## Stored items
# # # # # # #

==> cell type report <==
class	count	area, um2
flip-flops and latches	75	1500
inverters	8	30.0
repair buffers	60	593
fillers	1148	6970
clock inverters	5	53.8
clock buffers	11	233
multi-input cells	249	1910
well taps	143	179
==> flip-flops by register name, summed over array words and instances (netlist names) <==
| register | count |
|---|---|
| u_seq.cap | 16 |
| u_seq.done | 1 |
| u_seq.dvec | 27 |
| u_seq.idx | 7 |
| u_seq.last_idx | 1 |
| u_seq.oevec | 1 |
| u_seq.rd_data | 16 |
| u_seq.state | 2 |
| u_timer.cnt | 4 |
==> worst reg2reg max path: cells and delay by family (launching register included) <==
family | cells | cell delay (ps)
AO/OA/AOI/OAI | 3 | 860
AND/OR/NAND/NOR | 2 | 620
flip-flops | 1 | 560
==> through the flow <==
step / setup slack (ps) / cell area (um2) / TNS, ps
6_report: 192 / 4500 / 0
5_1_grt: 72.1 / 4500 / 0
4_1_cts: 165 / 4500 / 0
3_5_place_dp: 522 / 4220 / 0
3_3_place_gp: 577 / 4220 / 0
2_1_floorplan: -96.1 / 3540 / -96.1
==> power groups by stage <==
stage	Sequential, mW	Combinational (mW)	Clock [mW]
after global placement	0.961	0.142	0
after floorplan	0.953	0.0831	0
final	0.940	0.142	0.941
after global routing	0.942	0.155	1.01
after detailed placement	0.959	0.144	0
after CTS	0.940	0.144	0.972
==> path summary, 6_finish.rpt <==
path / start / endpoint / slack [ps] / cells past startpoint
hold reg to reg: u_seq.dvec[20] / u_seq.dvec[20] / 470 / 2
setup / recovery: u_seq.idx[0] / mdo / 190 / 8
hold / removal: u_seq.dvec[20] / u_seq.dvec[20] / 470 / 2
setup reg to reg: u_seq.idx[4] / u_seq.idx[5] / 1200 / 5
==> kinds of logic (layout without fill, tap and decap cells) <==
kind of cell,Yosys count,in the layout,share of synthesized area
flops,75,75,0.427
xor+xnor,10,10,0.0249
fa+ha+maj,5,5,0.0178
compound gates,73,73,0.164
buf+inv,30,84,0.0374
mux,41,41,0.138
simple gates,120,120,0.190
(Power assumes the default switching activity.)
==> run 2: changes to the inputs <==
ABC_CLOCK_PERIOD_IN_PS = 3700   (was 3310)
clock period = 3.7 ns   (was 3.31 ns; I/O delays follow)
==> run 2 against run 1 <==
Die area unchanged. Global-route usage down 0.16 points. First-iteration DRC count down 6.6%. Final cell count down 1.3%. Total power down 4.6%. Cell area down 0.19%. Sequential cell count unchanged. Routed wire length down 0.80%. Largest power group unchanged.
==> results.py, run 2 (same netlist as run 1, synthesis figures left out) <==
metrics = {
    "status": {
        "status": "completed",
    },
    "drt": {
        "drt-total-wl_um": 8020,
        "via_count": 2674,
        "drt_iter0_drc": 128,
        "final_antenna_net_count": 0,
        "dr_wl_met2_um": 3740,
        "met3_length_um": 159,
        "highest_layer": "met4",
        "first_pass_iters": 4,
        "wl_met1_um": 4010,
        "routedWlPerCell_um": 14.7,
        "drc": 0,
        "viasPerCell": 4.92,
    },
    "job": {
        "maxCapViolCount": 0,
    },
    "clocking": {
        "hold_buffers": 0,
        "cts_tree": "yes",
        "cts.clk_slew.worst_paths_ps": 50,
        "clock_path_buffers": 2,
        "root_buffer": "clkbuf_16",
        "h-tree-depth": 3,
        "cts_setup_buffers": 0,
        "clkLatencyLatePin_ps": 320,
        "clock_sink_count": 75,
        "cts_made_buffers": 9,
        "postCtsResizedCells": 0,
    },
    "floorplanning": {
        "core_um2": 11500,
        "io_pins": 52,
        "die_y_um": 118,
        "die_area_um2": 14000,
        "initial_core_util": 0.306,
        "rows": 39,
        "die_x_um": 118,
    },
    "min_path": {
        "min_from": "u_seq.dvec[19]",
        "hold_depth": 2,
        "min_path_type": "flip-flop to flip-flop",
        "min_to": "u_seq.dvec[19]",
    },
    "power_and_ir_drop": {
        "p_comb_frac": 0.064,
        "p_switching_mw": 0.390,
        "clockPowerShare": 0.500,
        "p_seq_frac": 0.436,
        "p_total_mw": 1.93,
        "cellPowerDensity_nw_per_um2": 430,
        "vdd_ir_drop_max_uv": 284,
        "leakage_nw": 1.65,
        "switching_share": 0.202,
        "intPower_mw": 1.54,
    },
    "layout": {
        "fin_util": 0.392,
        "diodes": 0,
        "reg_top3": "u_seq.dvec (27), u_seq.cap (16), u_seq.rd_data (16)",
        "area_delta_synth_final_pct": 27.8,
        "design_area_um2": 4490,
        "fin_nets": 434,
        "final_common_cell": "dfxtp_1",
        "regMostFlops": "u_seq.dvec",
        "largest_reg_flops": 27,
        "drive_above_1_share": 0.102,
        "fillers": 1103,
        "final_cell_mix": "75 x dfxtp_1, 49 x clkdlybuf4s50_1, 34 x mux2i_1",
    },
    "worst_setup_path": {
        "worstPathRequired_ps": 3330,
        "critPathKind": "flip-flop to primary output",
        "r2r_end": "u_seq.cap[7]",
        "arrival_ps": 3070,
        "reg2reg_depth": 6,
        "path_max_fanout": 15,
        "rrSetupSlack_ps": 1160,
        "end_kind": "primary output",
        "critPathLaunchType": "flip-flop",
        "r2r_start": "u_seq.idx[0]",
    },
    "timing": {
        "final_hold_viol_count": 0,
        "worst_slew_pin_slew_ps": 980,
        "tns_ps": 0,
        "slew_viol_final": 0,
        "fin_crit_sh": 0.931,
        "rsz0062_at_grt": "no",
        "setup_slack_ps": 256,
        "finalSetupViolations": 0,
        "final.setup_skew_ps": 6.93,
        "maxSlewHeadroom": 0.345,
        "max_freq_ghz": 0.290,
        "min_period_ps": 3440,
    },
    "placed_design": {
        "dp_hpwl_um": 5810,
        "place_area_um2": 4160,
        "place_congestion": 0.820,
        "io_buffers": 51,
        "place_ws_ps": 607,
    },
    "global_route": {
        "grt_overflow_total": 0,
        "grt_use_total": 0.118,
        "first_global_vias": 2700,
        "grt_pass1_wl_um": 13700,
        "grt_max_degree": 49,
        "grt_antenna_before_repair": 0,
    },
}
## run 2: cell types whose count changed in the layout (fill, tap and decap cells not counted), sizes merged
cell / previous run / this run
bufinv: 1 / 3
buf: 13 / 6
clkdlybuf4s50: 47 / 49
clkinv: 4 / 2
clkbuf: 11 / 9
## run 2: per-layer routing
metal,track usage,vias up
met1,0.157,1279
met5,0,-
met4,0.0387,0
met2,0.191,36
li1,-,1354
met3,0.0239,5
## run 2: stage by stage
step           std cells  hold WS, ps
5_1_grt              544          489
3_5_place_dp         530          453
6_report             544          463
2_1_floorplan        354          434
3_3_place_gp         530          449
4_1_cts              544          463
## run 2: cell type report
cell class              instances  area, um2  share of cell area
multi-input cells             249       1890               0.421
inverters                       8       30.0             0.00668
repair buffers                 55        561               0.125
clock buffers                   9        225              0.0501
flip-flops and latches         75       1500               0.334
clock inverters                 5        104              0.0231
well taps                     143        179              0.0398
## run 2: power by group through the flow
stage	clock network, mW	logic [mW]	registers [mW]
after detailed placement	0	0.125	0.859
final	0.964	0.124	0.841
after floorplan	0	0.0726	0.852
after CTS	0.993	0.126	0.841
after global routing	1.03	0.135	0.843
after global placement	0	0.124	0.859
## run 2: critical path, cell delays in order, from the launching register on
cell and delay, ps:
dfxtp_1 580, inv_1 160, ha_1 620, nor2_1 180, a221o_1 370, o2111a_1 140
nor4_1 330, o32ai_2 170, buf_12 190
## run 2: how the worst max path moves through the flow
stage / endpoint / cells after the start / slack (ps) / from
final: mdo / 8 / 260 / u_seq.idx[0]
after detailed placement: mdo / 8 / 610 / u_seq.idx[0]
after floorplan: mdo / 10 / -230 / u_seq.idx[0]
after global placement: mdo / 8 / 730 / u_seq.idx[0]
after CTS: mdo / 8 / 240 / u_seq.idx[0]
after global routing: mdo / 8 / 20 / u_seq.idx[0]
[config.mk]
export PLATFORM = sky130hd
export DESIGN_NAME = ph_index_gen
export DESIGN_NICKNAME = d
export VERILOG_FILES = /design/src/rtl/ph_pkg.sv /design/src/rtl/ph_shift_pair.sv /design/src/rtl/ph_hist_expand.sv /design/src/rtl/ph_index_hash.sv /design/src/rtl/ph_index_gen.sv
export SDC_FILE = /design/constraint.sdc
export NUM_CORES = 1
export LEC_CHECK = 0
export ABC_AREA = 1
export BUFFER_PORTS_ARGS = -buffer_cell sky130_fd_sc_hd__buf_2
export CELL_PAD_IN_SITES_DETAIL_PLACEMENT = 1
export CELL_PAD_IN_SITES_GLOBAL_PLACEMENT = 1
export CORE_MARGIN = 1
export CORE_UTILIZATION = 37
export DETAILED_ROUTE_END_ITERATION = 12
export PLACE_DENSITY_LB_ADDON = 0.1
export SLEW_MARGIN = 40
export SYNTH_ARGS = -nofsm -noshare
export SYNTH_HDL_FRONTEND = slang
export SYNTH_SLANG_ARGS = --single-unit
[constraint.sdc]
create_clock -name clk -period 1.2 [get_ports clk]
set_input_delay 0.12 -clock clk [delete_from_list [all_inputs] [get_ports clk]]
set_output_delay 0.12 -clock clk [all_outputs]
set_load 0.005 [all_outputs]
[src/rtl/ph_pkg.sv]
package ph_pkg;
  localparam int unsigned PC_W_DEF    = 32;
  localparam int unsigned HIST_W_DEF  = 40;
  localparam int unsigned PATH_W_DEF  = 128;
  localparam int unsigned EXP_W_DEF   = 128;
  localparam int unsigned NT_DEF      = 16;
  localparam int unsigned SLICE_DEF   = 8;
  localparam int unsigned IDX0_W_DEF  = 9;
  localparam int unsigned IDX_W_DEF   = 8;
  localparam int unsigned BIAS_W_DEF  = 11;

  function automatic int unsigned max_u(int unsigned a, int unsigned b);
    return (a > b) ? a : b;
  endfunction
endpackage

[src/rtl/ph_shift_pair.sv]
module ph_shift_pair #(
  parameter int unsigned W = 40
) (
  input  logic         clk,
  input  logic         rst_n,
  input  logic         spec_push,
  input  logic         spec_bit,
  input  logic         com_push,
  input  logic         com_bit,
  input  logic         restore,
  output logic [W-1:0] spec_q,
  output logic [W-1:0] com_q
);
  logic [W-1:0] com_next;
  logic [W-1:0] spec_next;

  assign com_next  = {com_q[W-2:0], com_bit};
  assign spec_next = {spec_q[W-2:0], spec_bit};

  always_ff @(posedge clk) begin
    if (!rst_n) begin
      com_q <= '0;
    end else if (com_push) begin
      com_q <= com_next;
    end
  end

  // restore wins over a speculative push; it carries the resolving branch
  always_ff @(posedge clk) begin
    if (!rst_n) begin
      spec_q <= '0;
    end else if (restore) begin
      spec_q <= com_next;
    end else if (spec_push) begin
      spec_q <= spec_next;
    end
  end
endmodule

[src/rtl/ph_hist_expand.sv]
module ph_hist_expand #(
  parameter int unsigned HW = 40,
  parameter int unsigned EW = 128
) (
  input  logic [HW-1:0] hist_i,
  output logic [EW-1:0] exp_o
);
  for (genvar i = 0; i < EW; i++) begin : g_bit
    localparam int unsigned SRC = i % HW;
    assign exp_o[i] = hist_i[SRC];
  end
endmodule

[src/rtl/ph_index_hash.sv]
module ph_index_hash #(
  parameter int unsigned PATH_W  = 128,
  parameter int unsigned NT      = 16,
  parameter int unsigned SLICE   = 8,
  parameter int unsigned IDX0_W  = 9,
  parameter int unsigned IDX_W   = 8,
  parameter int unsigned FIELD_W = 9
) (
  input  logic [PATH_W-1:0]     path_i,
  input  logic [FIELD_W-1:0]    pc_i,
  output logic [NT*FIELD_W-1:0] idx_o
);
  for (genvar k = 0; k < NT; k++) begin : g_tbl
    localparam int unsigned TW = (k == 0) ? IDX0_W : IDX_W;
    localparam logic [FIELD_W-1:0] MASK = FIELD_W'((64'd1 << TW) - 64'd1);
    logic [SLICE-1:0]   slice;
    logic [FIELD_W-1:0] mix;
    assign slice = path_i[SLICE*k +: SLICE];
    assign mix   = FIELD_W'(slice) ^ pc_i;
    assign idx_o[FIELD_W*k +: FIELD_W] = mix & MASK;
  end
endmodule

[src/rtl/ph_index_gen.sv]
module ph_index_gen
  import ph_pkg::*;
#(
  parameter int unsigned PC_W   = PC_W_DEF,
  parameter int unsigned HIST_W = HIST_W_DEF,
  parameter int unsigned PATH_W = PATH_W_DEF,
  parameter int unsigned EXP_W  = EXP_W_DEF,
  parameter int unsigned NT     = NT_DEF,
  parameter int unsigned SLICE  = SLICE_DEF,
  parameter int unsigned IDX0_W = IDX0_W_DEF,
  parameter int unsigned IDX_W  = IDX_W_DEF,
  parameter int unsigned BIAS_W = BIAS_W_DEF,
  localparam int unsigned FIELD_W = max_u(IDX0_W, IDX_W)
) (
  input  logic                  clk,
  input  logic                  rst_n,
  input  logic                  pred_valid,
  output logic                  pred_ready,
  input  logic [PC_W-1:0]       pred_pc,
  input  logic                  pred_dir,
  input  logic                  res_valid,
  input  logic                  res_taken,
  input  logic                  res_addr_bit,
  input  logic                  res_mispred,
  output logic                  out_valid,
  input  logic                  out_ready,
  output logic [NT*FIELD_W-1:0] out_idx,
  output logic [BIAS_W-1:0]     out_bias_idx,
  output logic [EXP_W-1:0]      out_hist
);
  logic                  accept;
  logic                  restore;
  logic [HIST_W-1:0]     hist_spec, hist_com;
  logic [PATH_W-1:0]     path_spec, path_com;
  logic [NT*FIELD_W-1:0] idx_c;
  logic [EXP_W-1:0]      hist_exp_c;
  logic                  unused_bits;

  assign unused_bits = ^{hist_com, path_com, pred_pc[PC_W-1:BIAS_W]};

  assign restore    = res_valid & res_mispred;
  assign pred_ready = (~out_valid | out_ready) & ~restore;
  assign accept     = pred_valid & pred_ready;

  ph_shift_pair #(.W(HIST_W)) u_hist (
    .clk(clk), .rst_n(rst_n),
    .spec_push(accept), .spec_bit(pred_dir),
    .com_push(res_valid), .com_bit(res_taken),
    .restore(restore),
    .spec_q(hist_spec), .com_q(hist_com)
  );

  ph_shift_pair #(.W(PATH_W)) u_path (
    .clk(clk), .rst_n(rst_n),
    .spec_push(accept), .spec_bit(pred_pc[0]),
    .com_push(res_valid), .com_bit(res_addr_bit),
    .restore(restore),
    .spec_q(path_spec), .com_q(path_com)
  );

  ph_index_hash #(
    .PATH_W(PATH_W), .NT(NT), .SLICE(SLICE),
    .IDX0_W(IDX0_W), .IDX_W(IDX_W), .FIELD_W(FIELD_W)
  ) u_hash (
    .path_i(path_spec),
    .pc_i(pred_pc[FIELD_W-1:0]),
    .idx_o(idx_c)
  );

  ph_hist_expand #(.HW(HIST_W), .EW(EXP_W)) u_exp (
    .hist_i(hist_spec),
    .exp_o(hist_exp_c)
  );

  always_ff @(posedge clk) begin
    if (!rst_n) begin
      out_valid    <= 1'b0;
      out_idx      <= '0;
      out_bias_idx <= '0;
      out_hist     <= '0;
    end else if (accept) begin
      out_valid    <= 1'b1;
      out_idx      <= idx_c;
      out_bias_idx <= pred_pc[BIAS_W-1:0];
      out_hist     <= hist_exp_c;
    end else if (out_ready) begin
      out_valid    <= 1'b0;
    end
  end
endmodule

# # # # # # #

## Work request
Reproduce each line of the records in which the word "latches" appears.

## The answer
flip-flops and latches	75	1500
flip-flops and latches         75       1500               0.334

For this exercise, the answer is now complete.